Une garantie de 36 mois pour rassurer les clients
Changer les habitudes des consommateurs n'est toutefois pas aisé. D'autant plus que le reconditionné a longtemps souffert d'un a priori négatif portant sur le marché de l'occasion en général. « Nous devons faire comprendre aux gens que les produits de seconde main ne sont plus ce qu'ils avaient l'habitude de trouver sur les marchés aux puces : des objets en mauvais état et un peu sales. Chez nous ils peuvent avoir des appareils 100% fonctionnels et qui peuvent paraître comme neufs. » Afin de rassurer les clients sur la qualité de ses produits, reBuy a même étendu sa garantie de 18 à 36 mois.L'intérêt pour les produits reconditionnés ne cesse donc d'augmenter, et pas seulement en Allemagne. En 2016 reBuy a commencé à vendre des appareils électroniques d'occasion en France et aux Pays-Bas. Dans l'Hexagone, le succès a été immédiat. « Le marché est en pleine expansion, se réjouit Laëtitia du Paty, directrice marketing France chez reBuy. Selon une étude GfK, 2 millions de smartphones reconditionnés ont été vendus en France en 2016, ce qui représente 10% des ventes totales. »

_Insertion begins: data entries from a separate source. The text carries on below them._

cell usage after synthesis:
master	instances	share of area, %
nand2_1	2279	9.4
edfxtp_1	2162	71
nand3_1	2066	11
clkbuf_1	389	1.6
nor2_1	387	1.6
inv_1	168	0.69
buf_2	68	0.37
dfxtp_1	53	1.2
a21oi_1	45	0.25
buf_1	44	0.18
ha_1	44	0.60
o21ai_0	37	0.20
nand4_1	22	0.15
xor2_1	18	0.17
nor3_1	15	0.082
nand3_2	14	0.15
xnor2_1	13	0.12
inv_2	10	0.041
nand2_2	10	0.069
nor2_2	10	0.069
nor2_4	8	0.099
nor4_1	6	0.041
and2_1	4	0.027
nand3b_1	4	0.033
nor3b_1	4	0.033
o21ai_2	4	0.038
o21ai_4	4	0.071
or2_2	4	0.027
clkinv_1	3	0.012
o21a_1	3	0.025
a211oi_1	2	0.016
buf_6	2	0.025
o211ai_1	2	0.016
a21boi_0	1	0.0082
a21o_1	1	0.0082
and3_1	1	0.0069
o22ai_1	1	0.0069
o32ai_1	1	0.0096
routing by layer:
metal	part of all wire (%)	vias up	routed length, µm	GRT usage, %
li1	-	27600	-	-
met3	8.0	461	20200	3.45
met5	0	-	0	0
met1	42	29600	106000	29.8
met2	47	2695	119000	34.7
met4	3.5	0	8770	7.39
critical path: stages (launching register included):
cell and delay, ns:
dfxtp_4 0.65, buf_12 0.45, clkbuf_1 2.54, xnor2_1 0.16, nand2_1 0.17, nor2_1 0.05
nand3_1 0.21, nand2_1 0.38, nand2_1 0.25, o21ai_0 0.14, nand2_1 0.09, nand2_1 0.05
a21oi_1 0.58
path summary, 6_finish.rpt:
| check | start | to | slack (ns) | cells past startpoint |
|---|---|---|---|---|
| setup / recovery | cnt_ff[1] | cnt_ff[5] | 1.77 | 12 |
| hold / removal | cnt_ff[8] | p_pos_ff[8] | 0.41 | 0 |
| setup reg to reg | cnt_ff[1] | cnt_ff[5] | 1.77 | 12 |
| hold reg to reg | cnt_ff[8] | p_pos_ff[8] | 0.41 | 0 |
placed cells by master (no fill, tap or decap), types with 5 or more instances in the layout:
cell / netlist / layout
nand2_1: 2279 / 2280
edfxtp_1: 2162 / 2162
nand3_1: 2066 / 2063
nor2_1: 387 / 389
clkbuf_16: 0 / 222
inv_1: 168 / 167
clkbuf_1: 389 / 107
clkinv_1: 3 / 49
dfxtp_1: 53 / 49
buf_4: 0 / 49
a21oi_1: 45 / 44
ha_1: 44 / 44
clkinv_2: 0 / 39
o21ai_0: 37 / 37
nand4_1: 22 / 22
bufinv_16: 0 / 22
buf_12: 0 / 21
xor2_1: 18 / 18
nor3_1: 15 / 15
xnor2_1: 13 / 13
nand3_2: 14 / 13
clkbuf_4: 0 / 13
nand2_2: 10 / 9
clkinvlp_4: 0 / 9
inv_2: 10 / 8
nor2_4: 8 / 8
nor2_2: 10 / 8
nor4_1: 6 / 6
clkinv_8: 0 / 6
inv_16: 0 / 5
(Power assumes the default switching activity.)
===== config.mk =====
export PLATFORM = sky130hd
export DESIGN_NAME = rzopc_join
export DESIGN_NICKNAME = d
export VERILOG_FILES = /design/src/rtl/core/rzopc_join.sv
export SDC_FILE = /design/constraint.sdc
export NUM_CORES = 1
export LEC_CHECK = 0
export BUFFER_PORTS_ARGS = -buffer_cell sky130_fd_sc_hd__buf_2
export CORE_ASPECT_RATIO = 1.2
export CORE_MARGIN = 4
export CORE_UTILIZATION = 30
export DETAILED_ROUTE_END_ITERATION = 6
export GPL_ROUTABILITY_DRIVEN = 0
export SLEW_MARGIN = 20
export SYNTH_ARGS = -nofsm -noshare
export SYNTH_HDL_FRONTEND = slang
export SYNTH_SLANG_ARGS = --single-unit

===== constraint.sdc =====
create_clock -name vclk -period 6.8
set_input_delay 1.36 -clock vclk [all_inputs]
set_output_delay 1.36 -clock vclk [all_outputs]
set_load 0.005 [all_outputs]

L'entreprise allemande est cependant loin d'être la seule sur le créneau. ReCommerce, associé aux opérateurs de téléphonie mobile, revend des smartphones depuis 2009. Une myriade de jeunes startups se lancent aussi dans l'aventure, comme BackMarket ou Certideal. Mais la concurrence ne fait pas peur à Laëtitia : « C'est plutôt une bonne nouvelle, cela montre que la demande est là. Par ailleurs, aucune entreprise ne fait exactement la même chose que reBuy et nous pouvons toujours nous démarquer par la qualité de nos produits et la durée de notre garantie. »

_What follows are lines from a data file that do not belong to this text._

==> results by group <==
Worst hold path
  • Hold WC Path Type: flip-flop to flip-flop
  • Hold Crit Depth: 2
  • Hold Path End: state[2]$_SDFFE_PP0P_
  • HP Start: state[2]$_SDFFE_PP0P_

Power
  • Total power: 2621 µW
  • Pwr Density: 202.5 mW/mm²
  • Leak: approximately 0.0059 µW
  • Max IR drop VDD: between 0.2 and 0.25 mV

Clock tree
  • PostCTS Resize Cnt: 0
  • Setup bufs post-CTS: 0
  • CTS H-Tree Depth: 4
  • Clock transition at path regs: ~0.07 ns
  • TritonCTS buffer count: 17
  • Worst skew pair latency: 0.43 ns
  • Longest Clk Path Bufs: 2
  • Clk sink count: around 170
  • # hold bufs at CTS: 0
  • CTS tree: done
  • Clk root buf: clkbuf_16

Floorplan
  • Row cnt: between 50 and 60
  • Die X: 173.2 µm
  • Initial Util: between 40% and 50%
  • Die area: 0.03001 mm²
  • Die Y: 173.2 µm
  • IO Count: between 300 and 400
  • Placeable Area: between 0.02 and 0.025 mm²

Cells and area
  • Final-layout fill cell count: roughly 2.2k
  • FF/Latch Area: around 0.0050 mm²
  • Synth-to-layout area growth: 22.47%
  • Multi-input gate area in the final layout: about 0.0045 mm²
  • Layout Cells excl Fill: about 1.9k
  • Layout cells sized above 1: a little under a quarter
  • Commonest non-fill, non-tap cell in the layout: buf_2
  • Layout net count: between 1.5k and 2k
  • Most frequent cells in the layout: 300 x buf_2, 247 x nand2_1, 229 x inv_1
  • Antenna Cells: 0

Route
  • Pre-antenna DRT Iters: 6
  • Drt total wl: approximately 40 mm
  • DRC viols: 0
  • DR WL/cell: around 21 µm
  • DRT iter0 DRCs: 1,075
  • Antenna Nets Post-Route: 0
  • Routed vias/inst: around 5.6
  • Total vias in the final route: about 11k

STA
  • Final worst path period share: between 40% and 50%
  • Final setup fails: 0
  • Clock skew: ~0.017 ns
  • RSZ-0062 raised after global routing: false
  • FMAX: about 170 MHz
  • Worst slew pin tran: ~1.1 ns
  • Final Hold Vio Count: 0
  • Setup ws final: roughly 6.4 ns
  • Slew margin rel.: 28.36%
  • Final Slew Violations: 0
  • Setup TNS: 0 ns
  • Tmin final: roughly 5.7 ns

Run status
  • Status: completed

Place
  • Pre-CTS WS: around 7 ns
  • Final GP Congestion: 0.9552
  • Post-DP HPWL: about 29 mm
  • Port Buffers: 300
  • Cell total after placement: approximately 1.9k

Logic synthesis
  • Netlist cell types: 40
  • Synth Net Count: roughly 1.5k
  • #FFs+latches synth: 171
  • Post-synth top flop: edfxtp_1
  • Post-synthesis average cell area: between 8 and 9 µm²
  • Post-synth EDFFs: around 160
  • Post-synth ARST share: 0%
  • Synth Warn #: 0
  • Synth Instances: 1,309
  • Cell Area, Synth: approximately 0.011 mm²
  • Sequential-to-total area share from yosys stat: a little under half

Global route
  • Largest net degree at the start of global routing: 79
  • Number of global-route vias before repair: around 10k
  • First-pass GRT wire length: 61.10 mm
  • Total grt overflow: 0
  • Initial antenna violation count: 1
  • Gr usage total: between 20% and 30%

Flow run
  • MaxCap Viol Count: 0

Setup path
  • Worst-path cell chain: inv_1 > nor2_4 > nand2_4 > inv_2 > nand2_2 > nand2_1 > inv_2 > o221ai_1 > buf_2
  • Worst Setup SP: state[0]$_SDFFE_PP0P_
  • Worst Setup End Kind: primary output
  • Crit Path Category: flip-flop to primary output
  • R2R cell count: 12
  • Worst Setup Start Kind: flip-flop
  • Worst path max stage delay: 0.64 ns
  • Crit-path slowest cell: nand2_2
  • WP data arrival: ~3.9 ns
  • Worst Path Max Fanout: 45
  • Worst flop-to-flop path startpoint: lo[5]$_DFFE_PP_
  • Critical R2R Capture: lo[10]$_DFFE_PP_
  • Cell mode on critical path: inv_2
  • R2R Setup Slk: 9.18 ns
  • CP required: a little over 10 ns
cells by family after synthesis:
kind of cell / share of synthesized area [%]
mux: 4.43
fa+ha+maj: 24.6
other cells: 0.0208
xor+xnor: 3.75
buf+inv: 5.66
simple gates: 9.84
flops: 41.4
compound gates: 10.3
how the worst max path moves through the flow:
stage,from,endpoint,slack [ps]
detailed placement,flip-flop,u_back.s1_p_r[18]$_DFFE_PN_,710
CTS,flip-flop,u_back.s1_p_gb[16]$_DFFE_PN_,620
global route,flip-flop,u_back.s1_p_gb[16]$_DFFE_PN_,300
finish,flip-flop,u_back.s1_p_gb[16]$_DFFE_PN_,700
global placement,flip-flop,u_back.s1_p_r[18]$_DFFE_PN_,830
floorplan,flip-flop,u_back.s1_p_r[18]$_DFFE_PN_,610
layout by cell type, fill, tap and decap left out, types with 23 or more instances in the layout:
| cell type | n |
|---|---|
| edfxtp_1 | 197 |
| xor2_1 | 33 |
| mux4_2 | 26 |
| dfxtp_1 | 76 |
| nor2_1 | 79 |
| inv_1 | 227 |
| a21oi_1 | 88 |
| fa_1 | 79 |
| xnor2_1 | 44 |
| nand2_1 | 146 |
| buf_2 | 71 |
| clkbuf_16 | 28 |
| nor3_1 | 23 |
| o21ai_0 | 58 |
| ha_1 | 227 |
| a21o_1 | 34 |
==> src/hdl/spr_ramp.sv <==
// Ramp step logic: gap toward the goal, 5% move or snap, clamp to range.
// Depends on spr_pkg for pulse constants and widths.
`timescale 1ns / 1ps

module spr_ramp (
    input  logic [spr_pkg::PULSE_W-1:0] cur,
    input  logic [spr_pkg::PULSE_W-1:0] goal,
    input  logic [spr_pkg::STEP_W-1:0]  step,
    output logic [spr_pkg::GAPQ_W-1:0]  gap_quarter,
    output logic [spr_pkg::PULSE_W-1:0] pulse_next
);

    logic                        below;
    logic [spr_pkg::PULSE_W-1:0] gap;
    logic [spr_pkg::PULSE_W:0]   up_sum;
    logic [spr_pkg::PULSE_W-1:0] dn_diff;
    logic [spr_pkg::PULSE_W-1:0] moved;

    // Magnitude of the distance to the goal
    always_comb begin
        below       = cur < goal;
        gap         = below ? (goal - cur) : (cur - goal);
        gap_quarter = gap[spr_pkg::PULSE_W-1:2];
    end

    // Step toward the goal without overshoot, snap when close, then clamp
    always_comb begin
        up_sum  = (spr_pkg::PULSE_W + 1)'(cur) + (spr_pkg::PULSE_W + 1)'(step);
        dn_diff = cur - spr_pkg::PULSE_W'(step);
        if (gap <= spr_pkg::SNAP_GAP) begin
            moved = goal;
        end else if (below) begin
            moved = (up_sum > (spr_pkg::PULSE_W + 1)'(goal)) ? goal
                                                              : up_sum[spr_pkg::PULSE_W-1:0];
        end else begin
            moved = (dn_diff < goal) ? goal : dn_diff;
        end
        if (moved < spr_pkg::PULSE_MIN) begin
            pulse_next = spr_pkg::PULSE_MIN;
        end else if (moved > spr_pkg::PULSE_MAX) begin
            pulse_next = spr_pkg::PULSE_MAX;
        end else begin
            pulse_next = moved;
        end
    end

endmodule
[src/qpe_if.sv]
// ----------------------------------------------------------------------------
// qpe request and response channels
// valid/ready channels carrying raw bytes in and encoded characters out
// ----------------------------------------------------------------------------
interface qpe_req_if;
   logic       valid;
   logic       ready;
   logic [7:0] in_byte;
   logic       end_of_message;

   modport source (output valid, output in_byte, output end_of_message, input ready);
   modport sink   (input valid, input in_byte, input end_of_message, output ready);
endinterface
### src/hw/rtl/c2s_pkg.sv
`timescale 1ns / 1ps
`default_nettype none

package c2s_pkg;

	localparam int COORD_WIDTH   = 24;
	localparam int ANGLE_WIDTH   = 16;
	localparam int CORDIC_STAGES = 16;

	// Coordinates enter the CORDIC as 61-bit values, so the root chain that
	// builds the guarded planar radius always yields 61 result bits.
	localparam int ROOT_W      = 61;
	localparam int SCALE_SHIFT = ROOT_W - COORD_WIDTH;
	localparam int SQ_W        = 2 * COORD_WIDTH - 1;
	localparam int RAD_W       = 2 * COORD_WIDTH;
	localparam int REM_W       = ROOT_W + 1;
	localparam int DP_W        = 64;
	localparam int ACC_W       = 34;
	localparam int ANG_SHIFT   = 32 - ANGLE_WIDTH;

	localparam logic signed [ACC_W-1:0] HALF_PI_ACC = ACC_W'(64'd1 << 30);
	localparam logic signed [ACC_W-1:0] ANG_RND     = ACC_W'((64'd1 << ANG_SHIFT) >> 1);
	localparam logic signed [ACC_W-1:0] PI_ACC      = ACC_W'(64'd1 << (ANGLE_WIDTH - 1));
	localparam logic [ANGLE_WIDTH-1:0]  PI_CODE     = ANGLE_WIDTH'(64'd1 << (ANGLE_WIDTH - 1));

	typedef struct packed {
		logic signed [COORD_WIDTH-1:0] x_pos;
		logic signed [COORD_WIDTH-1:0] y_pos;
		logic signed [COORD_WIDTH-1:0] z_pos;
	} point_t;

	typedef struct packed {
		logic [COORD_WIDTH-1:0]        radius;
		logic [COORD_WIDTH-1:0]        planar_radius;
		logic [ANGLE_WIDTH-1:0]        polar_angle;
		logic signed [ANGLE_WIDTH-1:0] azimuth;
		logic                          origin_flag;
	} result_t;

	typedef struct packed {
		logic [RAD_W-1:0]       rad;
		logic [REM_W-1:0]       rem;
		logic [ROOT_W-1:0]      root;
		logic [COORD_WIDTH-1:0] rnd;
	} sq_lane_t;

	typedef struct packed {
		logic signed [DP_W-1:0]  x;
		logic signed [DP_W-1:0]  y;
		logic signed [ACC_W-1:0] acc;
	} cd_lane_t;

	// The arctangent of 2^-i, with pi as 2^31.
	function automatic logic [31:0] atan_entry(input int unsigned idx);
		logic [31:0] v;
		case (idx)
			0:  v = 32'h20000000;
			1:  v = 32'h12E4051D;
			2:  v = 32'h09FB385B;
			3:  v = 32'h051111D4;
			4:  v = 32'h028B0D43;
			5:  v = 32'h0145D7E1;
			6:  v = 32'h00A2F61E;
			7:  v = 32'h00517C55;
			8:  v = 32'h0028BE53;
			9:  v = 32'h00145F2F;
			10: v = 32'h000A2F98;
			11: v = 32'h000517CC;
			12: v = 32'h00028BE6;
			13: v = 32'h000145F3;
			14: v = 32'h0000A2FA;
			15: v = 32'h0000517D;
			16: v = 32'h000028BE;
			17: v = 32'h0000145F;
			18: v = 32'h00000A30;
			19: v = 32'h00000518;
			20: v = 32'h0000028C;
			21: v = 32'h00000146;
			22: v = 32'h000000A3;
			23: v = 32'h00000051;
			24: v = 32'h00000029;
			25: v = 32'h00000014;
			26: v = 32'h0000000A;
			27: v = 32'h00000005;
			28: v = 32'h00000003;
			29: v = 32'h00000001;
			30: v = 32'h00000001;
			default: v = 32'h00000000;
		endcase
		return v;
	endfunction

endpackage

`default_nettype wire

### src/hw/rtl/c2s_sqrt_cell.sv
`timescale 1ns / 1ps
`default_nettype none

module c2s_sqrt_cell #(
	parameter int IDX = 0
) (
	input  wire logic              clk,
	input  wire logic              en,
	input  wire c2s_pkg::sq_lane_t lane_in,
	output c2s_pkg::sq_lane_t      lane_out
);

	localparam int RW = c2s_pkg::ROOT_W;
	localparam int CW = c2s_pkg::COORD_WIDTH;

	logic [RW+2:0]      rem_sh;
	logic [RW+2:0]      trial;
	logic [RW+2:0]      diff;
	logic               take;
	logic [RW:0]        rem_new;
	logic [RW-1:0]      root_new;
	c2s_pkg::sq_lane_t  lane_d;
	c2s_pkg::sq_lane_t  lane_q;

	always_comb begin
		rem_sh   = {lane_in.rem, lane_in.rad[c2s_pkg::RAD_W-1 -: 2]};
		trial    = {1'b0, lane_in.root, 2'b01};
		diff     = rem_sh - trial;
		take     = (rem_sh >= trial);
		rem_new  = take ? diff[RW:0] : rem_sh[RW:0];
		root_new = {lane_in.root[RW-2:0], take};

		lane_d.rad  = lane_in.rad << 2;
		lane_d.rem  = rem_new;
		lane_d.root = root_new;
		lane_d.rnd  = lane_in.rnd;
		// The last digit of the integer root also yields the rounded root.
		if (IDX == CW - 1) begin
			lane_d.rnd = root_new[CW-1:0] + CW'(rem_new > {1'b0, root_new});
		end
	end

	always_ff @(posedge clk) begin
		if (en) begin
			lane_q <= lane_d;
		end
	end

	assign lane_out = lane_q;

endmodule

`default_nettype wire

### config.mk
export PLATFORM = sky130hd
export DESIGN_NAME = c2s_sqrt_cell
export DESIGN_NICKNAME = d
export VERILOG_FILES = /design/src/hw/rtl/c2s_pkg.sv /design/src/hw/rtl/c2s_sqrt_cell.sv
export SDC_FILE = /design/constraint.sdc
export NUM_CORES = 1
export LEC_CHECK = 0
export ABC_AREA = 0
export BUFFER_PORTS_ARGS = -buffer_cell sky130_fd_sc_hd__clkbuf_2
export CAP_MARGIN = 0
export CORE_MARGIN = 5
export CORE_UTILIZATION = 38
export CTS_CLUSTER_SIZE = 30
export DETAILED_ROUTE_END_ITERATION = 6
export MAX_ROUTING_LAYER = met4
export SYNTH_ARGS = -nofsm -noshare
export SYNTH_HDL_FRONTEND = slang
export SYNTH_SLANG_ARGS = --single-unit
### constraint.sdc
create_clock -name clk -period 4 [get_ports clk]
set_input_delay 0.2 -clock clk [delete_from_list [all_inputs] [get_ports clk]]
set_output_delay 0.2 -clock clk [all_outputs]
set_load 0.05 [all_outputs]
==> Word-level counts from Yosys, hierarchy flattened <==
Index checks and enable logic that the tools add are counted.
{ "totals": {"in_bits": 197, "output_inout_bits": 195, "wordCells": 7, "register_bits": 193} }
{ "op_classes": {"n_addsub": 1, "magnitude_cmp": 1, "n_mux": 1} }
{ "ops": {"columns": ["op", "n"], "rows": [
  [">= comparator 64 x 63 -> 1 bit", 1],
  ["2-to-1 mux 62 bit", 1],
  ["subtractor 62 bit", 1]
]} }

==> Longest topological paths before layout <==
{ "logic_depth": {"ltp_word": 2, "mapped_depth": 15, "depth_no_buf": 13} }

==> Worst setup path after synthesis <==
OpenSTA, ideal clock, no wires.
{ "synth_timing": {"path_type": "input -> register", "from": "in lane_in[41] in the netlist's numbering", "to": "reg lane_q, in the netlist lane_out[146], data pin", "slack_ns": 0.950, "cell_stages": 13, "setup_time_ns": 0.152, "t_arrival_ns": 2.898, "path_buffers": 1, "t_required_ns": 3.848, "path_cell_list": "inv_1 ha_1 buf_4 nand2_2 or4_4 a2111o_1 o211ai_2 a31o_4 a31oi_4 o31ai_4 a41oi_1 or3_1 a31oi_1"} }
{ "synth_via": {"elab_chain_len": 2, "elab_cells_between_ends": 3, "classes_between": "1 x add/sub; 1 x order compare; 1 x mux"} }
{ "synth_lines": {"columns": ["element", "line", "source"], "rows": [
  ["from (decl)", "c2s_sqrt_cell.sv:9", "input wire c2s_pkg::sq_lane_t lane_in,"],
  ["subtractor 62 bit or >= comparator 64 x 63 -> 1 bit (tied branches)", "c2s_sqrt_cell.sv:28, c2s_sqrt_cell.sv:29", null],
  ["2-to-1 mux 62 bit (*)", "c2s_sqrt_cell.sv:30", "rem_new = take ? diff[RW:0] : rem_sh[RW:0];"],
  ["via rem_new[61]", "c2s_sqrt_cell.sv:20", "logic [RW:0] rem_new;"],
  ["to (signal assigned)", "c2s_sqrt_cell.sv:45", "lane_q <= lane_d;"],
  ["to (decl)", "c2s_sqrt_cell.sv:23", "c2s_pkg::sq_lane_t lane_q;"]
]} }
The timed path passes the listed nets; every way through them passes the cells marked *.
A chain may end at the register's enable or synchronous reset.

==> Worst setup path in the final report <==
{ "layout_timing": {"from": "in lane_in[31] in the netlist's numbering", "to": "reg lane_q, in the netlist lane_out[144], data pin"} }
Same word-level chain as after synthesis.

==> results.md <==
* Outcome: finished clean
* F_max at 0.268 GHz
* RSZ-0062 raised after global routing: false
* Power per cell area at 434 nW/um2
* WL final at 34.5 mm
* VDD IR max at ~0.00028 V
* Postcts setup bufs at 0
* Cells after Synth at 945
* Hold Crit Class: input port to flop
* Synth Register Bits at ~190
* Share of layout cells above drive strength 1 at a little over 30%
* Worst setup SP type: input port
* Period utilization at about 93%
* Depth of the CTS H-tree at 4
* Total GRT Usage at around 22%
* Static leakage at roughly 0.0065 uW
* Largest register FFs at 193
* First-pass GRT wire length at between 50 and 60 mm
* Crit path required time at 4.18 ns
* Vias/cell at 5.07
* Setup ws final at 0.273 ns
* Wire per inst at 19.1 um
* Register Area at 5800 um2
* Final setup vio count at 0
* Worst slack, placed at about 0.29 ns
* Synth async-reset ratio at 0%
* Cell row count at 60
* RePlAce Congestion at just under 0.9
* Routed via count at approximately 9200
* Bufs on Longest Clock Path at 2
* Most frequent cell after synthesis: edfxtp_1
* Synth warnings at 0
* Layout Nets at 1713
* Fin. Hold Viols at 0
* Largest cells by area after synthesis: edfxtp_1 56%, ha_1 7.6%, nand2_1 4.1%
* Setup crit end kind: flop
* Largest net degree at the start of global routing at 107
* Global route overflow at 0
* Synth Flop Type: edfxtp_1
* Initial Util at about two fifths
* Most frequent cells after synthesis: 193 x edfxtp_1, 114 x nand2_1, 81 x o21ai_0
* Sum of net half-perimeters after detailed placement at 25.9 mm
* CP Max Fanout at 31
* Vias in the first global route at 9330
* Number of DRC markers in iteration 0 at 619
* Fill count at approximately 2400
* Num CTS Buffers at 17
* Footprint of the multi-input gates at 4130 um2
* Die Y at roughly 180 um
* Max Cap Viol at 0
* Initial antenna violation count at 4
* DRT antenna net count at 0
* Clock sink count at 193
* CTS clock-pin slew for the worst setup and hold paths at 0.09 ns
* Area delta synth->final at 40.5%
* WHS at 0.00923 ns
* Worst slew margin at 37.7%
* Mapped Avg Cell Area at 11.0 um2
* Min cycle time layout at 3.73 ns
* Max Slew Vio Count at 0
* Synth area leader: edfxtp_1
* Worst slew pin tran at 0.934 ns
* Detailed-route DRC error count at 0
* Core area at 27000 um2
* Critical Path AT at between 3 and 4 ns
* Sum Neg Setup Slack at 0 ns
* EDFF count, synth at 193
* CTS tree: built
* Share of the yosys chip area belonging to registers at 55.8%
* Total die area at 30700 um2
* Synth top area share at 55.8%
* I/O Buffers at approximately 400
* Netlist cell types at between 60 and 70
* Syn Std Cell Area at 10400 um2
* Top Ports at 392
* Clock Tree Root: clkbuf_16
* Critical path class: input port to flop
* DR pass1 iterations at 5
* Die X at 175 um
routing by layer:
metal,vias to the layer above,track usage [%],share of wire (%)
met3,41,4.18,6.5
met2,340,37.4,49
met1,4313,27.7,42
met4,0,6.78,2.4
li1,4486,-,-
met5,-,-,0
cells by family after synthesis:
kind of cell             count (synthesis)  synth area share, %
multiplexers                             1                0.108
buffers and inverters                  120                 4.65
AND/OR/NAND/NOR                        238                 10.4
XOR/XNOR                                56                 4.72
adder cells (fa/ha/maj)                 63                 7.59
flip-flops                             193                 55.8
other                                    1               0.0361
AO/OA/AOI/OAI                          273                 16.6
final timing paths:
kind,start,to,slack (ns),cells past startpoint
max,lane_in[31],lane_out[144],0.27,15
min,lane_in[82],lane_out[83],0.009,1
through the flow:
stage / instances / util, % / instance area, um2 / total power (uW)
after floorplan: 946 / - / 10400 / 3950
after global placement: 1646 / 47.0 / 12700 / 4510
after detailed placement: 1646 / 47.0 / 12700 / 4520
after CTS: 1805 / 54.0 / 14600 / 6380
after global routing: 1810 / 54.1 / 14600 / 6610
final: 1810 / 54.1 / 14600 / 6330
worst max-delay path, cell delays in order:
cell and delay [ns]:
dlygate4sd3_1 0.53, clkbuf_2 0.11, inv_1 0.05, ha_1 0.41, a21oi_1 0.14, o21ai_1 0.30, a221oi_1 0.16, a21boi_0 0.36
o311ai_1 0.20, a21o_1 0.27, a21oi_2 0.27, nor2_4 0.09, buf_4 0.23, a2111oi_0 0.46, nor3_1 0.12
area by class of cell:
type	count	share of cell area, %
clock inverters	14	1.15
inverters	78	2.01
flip-flops and latches	193	39.7
well taps	341	2.92
diodes	4	0.0686
clock buffers	17	2.92
multi-input cells	633	28.3
repair buffers	530	22.9
where the power goes:
part	internal, uW	switching (uW)	leakage [uW]
clock	841	906	0.000288
combinational	591	1450	0.00437
sequential	2480	59.1	0.00189
total	3920	2410	0.00654
what timing repair did:
| action | in CTS | in global routing |
|---|---|---|
| gates resized for setup | 0 | 5 |
| endpoints found under the hold margin | 128 | 1 |
| setup endpoints to repair | 0 | 38 |
| hold buffers | 128 | 1 |
layout by cell type, fill, tap and decap left out, types with 11 or more instances in the layout:
cell	n
a21o_1	34
a21oi_1	62
a31oi_1	14
clkbuf_16	17
clkbuf_2	388
dlygate4sd3_1	129
edfxtp_1	193
ha_1	63
inv_1	77
nand2_1	114
nand3_1	11
nand4_1	21
nor2_1	42
nor3_1	14
o21ai_0	81
o21ai_1	13
o21bai_1	12
xnor2_1	31
xor2_1	25
No activity file was read; power rests on OpenSTA's default activity.
[config.mk]
export PLATFORM = sky130hd
export DESIGN_NAME = c2s_square
export DESIGN_NICKNAME = d
export VERILOG_FILES = /design/src/hw/rtl/c2s_pkg.sv /design/src/hw/rtl/c2s_square.sv
export SDC_FILE = /design/constraint.sdc
export NUM_CORES = 1
export LEC_CHECK = 0
export ABC_CLOCK_PERIOD_IN_PS = 13060
export BUFFER_PORTS_ARGS = -buffer_cell sky130_fd_sc_hd__buf_2
export CORE_MARGIN = 2
export CORE_UTILIZATION = 60
export DETAILED_ROUTE_END_ITERATION = 8
export PLACE_DENSITY = 0.78
export SLEW_MARGIN = 20
export SYNTH_ARGS = -nofsm -noshare
export SYNTH_HDL_FRONTEND = slang
export SYNTH_SLANG_ARGS = --single-unit
[constraint.sdc]
create_clock -name clk -period 13.06 [get_ports clk]
set_input_delay 2.612 -clock clk [delete_from_list [all_inputs] [get_ports clk]]
set_output_delay 2.612 -clock clk [all_outputs]
set_load 0.1 [all_outputs]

Avec une croissance de 25% en 2017, 500 employés et plus de 109 millions d'euros de ventes, reBuy a définitivement quitté la catégorie des startups. Depuis 2009, l'entreprise a vendu plus d'1,7 millions d'appareils électroniques et cinq millions de clients ont utilisé ses services. Mais ce n'est que depuis l'année dernière qu'elle affiche un EBITDA (bénéfice avant intérêts, impôts, dépréciation et amortissement) positif. De quoi réjouir Tim et convaincre les investisseurs. ReBuy a ainsi levé 21 millions d'euros en mars dernier. Ces fonds vont avant tout servir à conquérir le marché européen. Après la Grande-Bretagne en début d'année, les dirigeants de l'entreprise envisagent d'ouvrir des plateformes pour l'Espagne et l'Italie dans les prochains mois.